For Publication: " Long-Lived Charge-Transfer State from B–N Frustrated Lewis Pairs Enchained in Supramolecular Copolymers" (published Sept 2020)
Abstract: The field of supramolecular polymers is rapidly expanding; however, the exploitation of these systems as functional materials is still elusive. To become competitive, supramolecular polymers must display microstructural order and the emergence of new properties upon copolymerization. To tackle this, a greater understanding of the relationship between monomers’ design and polymer microstructure is required as well as a set of functional monomers that efficiently interact with one another to synergistically generate new properties upon copolymerization. Here, we present the first implementation of frustrated Lewis pairs into supramolecular copolymers. Two supramolecular copolymers based on π-conjugated O-bridged triphenylborane and two different triphenylamines display the formation of B–N pairs within the supramolecular chain. The remarkably long lifetime and the circularly polarized nature of the resulting photoluminescence emission highlight the possibility to obtain an intermolecular B–N charge transfer. These results are proposed to be the consequences of the enchainment of B–N frustrated Lewis pairs within 1D supramolecular aggregates. Although it is challenging to obtain a precise molecular picture of the copolymer microstructure, the formation of random blocklike copolymers could be deduced from a combination of optical spectroscopic techniques and theoretical simulation.

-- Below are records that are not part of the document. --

--- src/rtl/cb_pkg.sv ---
// Shared sizing helpers and mux track mapping for the parametrised X-channel connection block.
// Pure functions only; evaluated at elaboration time by the blocks that import them.
package cb_pkg;

    function automatic int clog2(input int v);
        int r;
        r = 0;
        while ((1 << r) < v) r++;
        return r;
    endfunction

    // A 2:1 mux still needs one select bit, so the select width never drops to zero.
    function automatic int sel_w(input int mux_size);
        return (clog2(mux_size) < 1) ? 1 : clog2(mux_size);
    endfunction

    function automatic int cfg_bits(input int num_ipin, input int mux_size);
        return num_ipin * sel_w(mux_size);
    endfunction

    function automatic int track_of(input int i, input int m, input int stride, input int chan_w);
        return (i + m * stride) % chan_w;
    endfunction

    function automatic bit params_ok(input int chan_w, input int mux_size);
        return (chan_w >= 1) && (mux_size >= 2) && ((mux_size % 2) == 0)
            && (mux_size <= 2 * chan_w);
    endfunction

endpackage

--- src/rtl/cbx_param_dbuf_if.sv ---
// Routing-side bundle of the connection block: channel tracks in both directions and grid pins.
// The slave modport is the block itself; the master modport is whatever drives the tracks.
interface cbx_param_dbuf_if #(
    parameter int CHAN_W   = 20,
    parameter int NUM_IPIN = 9
);
    logic [CHAN_W-1:0]   chanx_left_in;
    logic [CHAN_W-1:0]   chanx_right_in;
    logic [CHAN_W-1:0]   chanx_left_out;
    logic [CHAN_W-1:0]   chanx_right_out;
    logic [NUM_IPIN-1:0] ipin_out;

    modport master (
        output chanx_left_in,
        output chanx_right_in,
        input  chanx_left_out,
        input  chanx_right_out,
        input  ipin_out
    );

    modport slave (
        input  chanx_left_in,
        input  chanx_right_in,
        output chanx_left_out,
        output chanx_right_out,
        output ipin_out
    );
endinterface

--- src/rtl/cb_cfg_dbuf.sv ---
// Double-buffered config chain: serial shadow register, bit counter, overrun flag, active register.
// Latency: one prog_clk per chain bit; commit lands on the sampling edge. No backpressure.
module cb_cfg_dbuf
    import cb_pkg::*;
#(
    parameter int CFG_BITS = 36
) (
    input  logic                prog_clk,
    input  logic                pReset,
    input  logic                config_enable,
    input  logic                ccff_head,
    input  logic                cfg_commit,
    output logic [CFG_BITS-1:0] act,
    output logic                ccff_tail,
    output logic                cfg_full,
    output logic                cfg_overrun,
    output logic                commit_err
);
    localparam int CNT_W = clog2(CFG_BITS + 1);

    logic [CFG_BITS-1:0] sh_q,  sh_d;
    logic [CFG_BITS-1:0] act_q, act_d;
    logic [CNT_W-1:0]    cnt_q, cnt_d;
    logic                ovr_q, ovr_d;
    logic                err_q, err_d;
    logic                full;
    logic                accept;

    assign full   = (cnt_q == CNT_W'(CFG_BITS));
    assign accept = cfg_commit && full && !ovr_q;

    always_comb begin
        sh_d  = sh_q;
        act_d = act_q;
        cnt_d = cnt_q;
        ovr_d = ovr_q;
        err_d = 1'b0;

        if (config_enable) begin
            sh_d = (sh_q << 1) | CFG_BITS'(ccff_head);
        end

        if (accept) begin
            // The active copy takes the shadow as it stood before this edge's shift.
            act_d = sh_q;
            cnt_d = config_enable ? CNT_W'(1) : '0;
            ovr_d = 1'b0;
        end else begin
            err_d = cfg_commit;
            if (config_enable) begin
                if (full) ovr_d = 1'b1;
                else      cnt_d = cnt_q + CNT_W'(1);
            end
        end
    end

    always_ff @(posedge prog_clk or negedge pReset) begin
        if (!pReset) begin
            sh_q  <= '0;
            act_q <= '0;
            cnt_q <= '0;
            ovr_q <= 1'b0;
            err_q <= 1'b0;
        end else begin
            sh_q  <= sh_d;
            act_q <= act_d;
            cnt_q <= cnt_d;
            ovr_q <= ovr_d;
            err_q <= err_d;
        end
    end

    assign act         = act_q;
    assign ccff_tail   = sh_q[CFG_BITS-1];
    assign cfg_full    = full;
    assign cfg_overrun = ovr_q;
    assign commit_err  = err_q;

endmodule

--- src/rtl/cbx_param_dbuf.sv ---
// X-channel connection block: NUM_IPIN MUX_SIZE:1 track muxes driven by a double-buffered config.
// Latency: data path and pass-through are combinational; config takes effect after commit. No backpressure.
module cbx_param_dbuf
    import cb_pkg::*;
#(
    parameter int CHAN_W       = 20,
    parameter int NUM_IPIN     = 9,
    parameter int MUX_SIZE     = 10,
    parameter int TRACK_STRIDE = 2
) (
    input  logic                   prog_clk,
    input  logic                   pReset,
    input  logic                   config_enable,
    input  logic                   ccff_head,
    input  logic                   cfg_commit,
    output logic                   ccff_tail,
    output logic                   cfg_full,
    output logic                   cfg_overrun,
    output logic                   commit_err,
    cbx_param_dbuf_if.slave        chan
);
    localparam int SEL_W    = sel_w(MUX_SIZE);
    localparam int CFG_BITS = cfg_bits(NUM_IPIN, MUX_SIZE);
    localparam int TW       = (CHAN_W > 1) ? clog2(CHAN_W) : 1;

    if (!params_ok(CHAN_W, MUX_SIZE)) begin : g_bad_params
        $error("cbx_param_dbuf: MUX_SIZE must be even, >= 2 and <= 2*CHAN_W");
    end

    logic [CFG_BITS-1:0] act;
    logic [NUM_IPIN-1:0] ipin;

    cb_cfg_dbuf #(
        .CFG_BITS (CFG_BITS)
    ) u_cfg (
        .prog_clk      (prog_clk),
        .pReset        (pReset),
        .config_enable (config_enable),
        .ccff_head     (ccff_head),
        .cfg_commit    (cfg_commit),
        .act           (act),
        .ccff_tail     (ccff_tail),
        .cfg_full      (cfg_full),
        .cfg_overrun   (cfg_overrun),
        .commit_err    (commit_err)
    );

    for (genvar gi = 0; gi < NUM_IPIN; gi++) begin : g_pin
        logic [SEL_W-1:0] sel;
        logic             pin_val;

        assign sel = act[gi*SEL_W +: SEL_W];

        // Even inputs tap the left track, odd inputs the right track at the same index;
        // any select past the last input falls through to the 0 default.
        always_comb begin
            pin_val = 1'b0;
            for (int m = 0; m < MUX_SIZE / 2; m++) begin
                if (sel == SEL_W'(2 * m))
                    pin_val = chan.chanx_left_in[TW'(track_of(gi, m, TRACK_STRIDE, CHAN_W))];
                if (sel == SEL_W'(2 * m + 1))
                    pin_val = chan.chanx_right_in[TW'(track_of(gi, m, TRACK_STRIDE, CHAN_W))];
            end
        end

        assign ipin[gi] = pin_val;
    end

    assign chan.ipin_out        = ipin;
    assign chan.chanx_left_out  = chan.chanx_right_in;
    assign chan.chanx_right_out = chan.chanx_left_in;

endmodule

For publication: "A quantitative model for reversibly photoswitchable sensors" (in revision)
Abstract: Composed by a reversibly photoswitchable unit allosterically linked to a sensing module, reversibly photoswitchable sensors (rs-sensors) represent a new and attractive strategy to quantitatively read-out analyte concentrations. However their kinetic response to illumination is complex and
much attention is required from the design to the application steps. Here we exploit a generic kinetic model of rs-sensors, which enables us to point on key thermokinetic parameters such as dissociation constants and kinetic rates for exchange towards the analyte, and cross sections for
photoswitching. The application of the model allows to evaluate the robustness of the analyzed parameters and to introduce a methodology for their reliable use. Model and methodology have been experimentally tested on a newly reported calcium sensor based on a reversibly photoswitchable green fluorescent protein allosterically linked to a calcium-sensing module integrating calmoduline and a RS20 peptide.
Importance for the society: Importance in the field of chemistry, biology, microscopy and biophysics. The work will give a solid support to reliably exploit reversibly photoswitchable sensors
Objective within the smartSAST project: Although studied on a different protein-small molecule system, the publication details a theroetical and methodological section aimed to adress the issue of photo-ejection and photo-capture that will be used also to understand and employ the behavior of smartSAST sensors.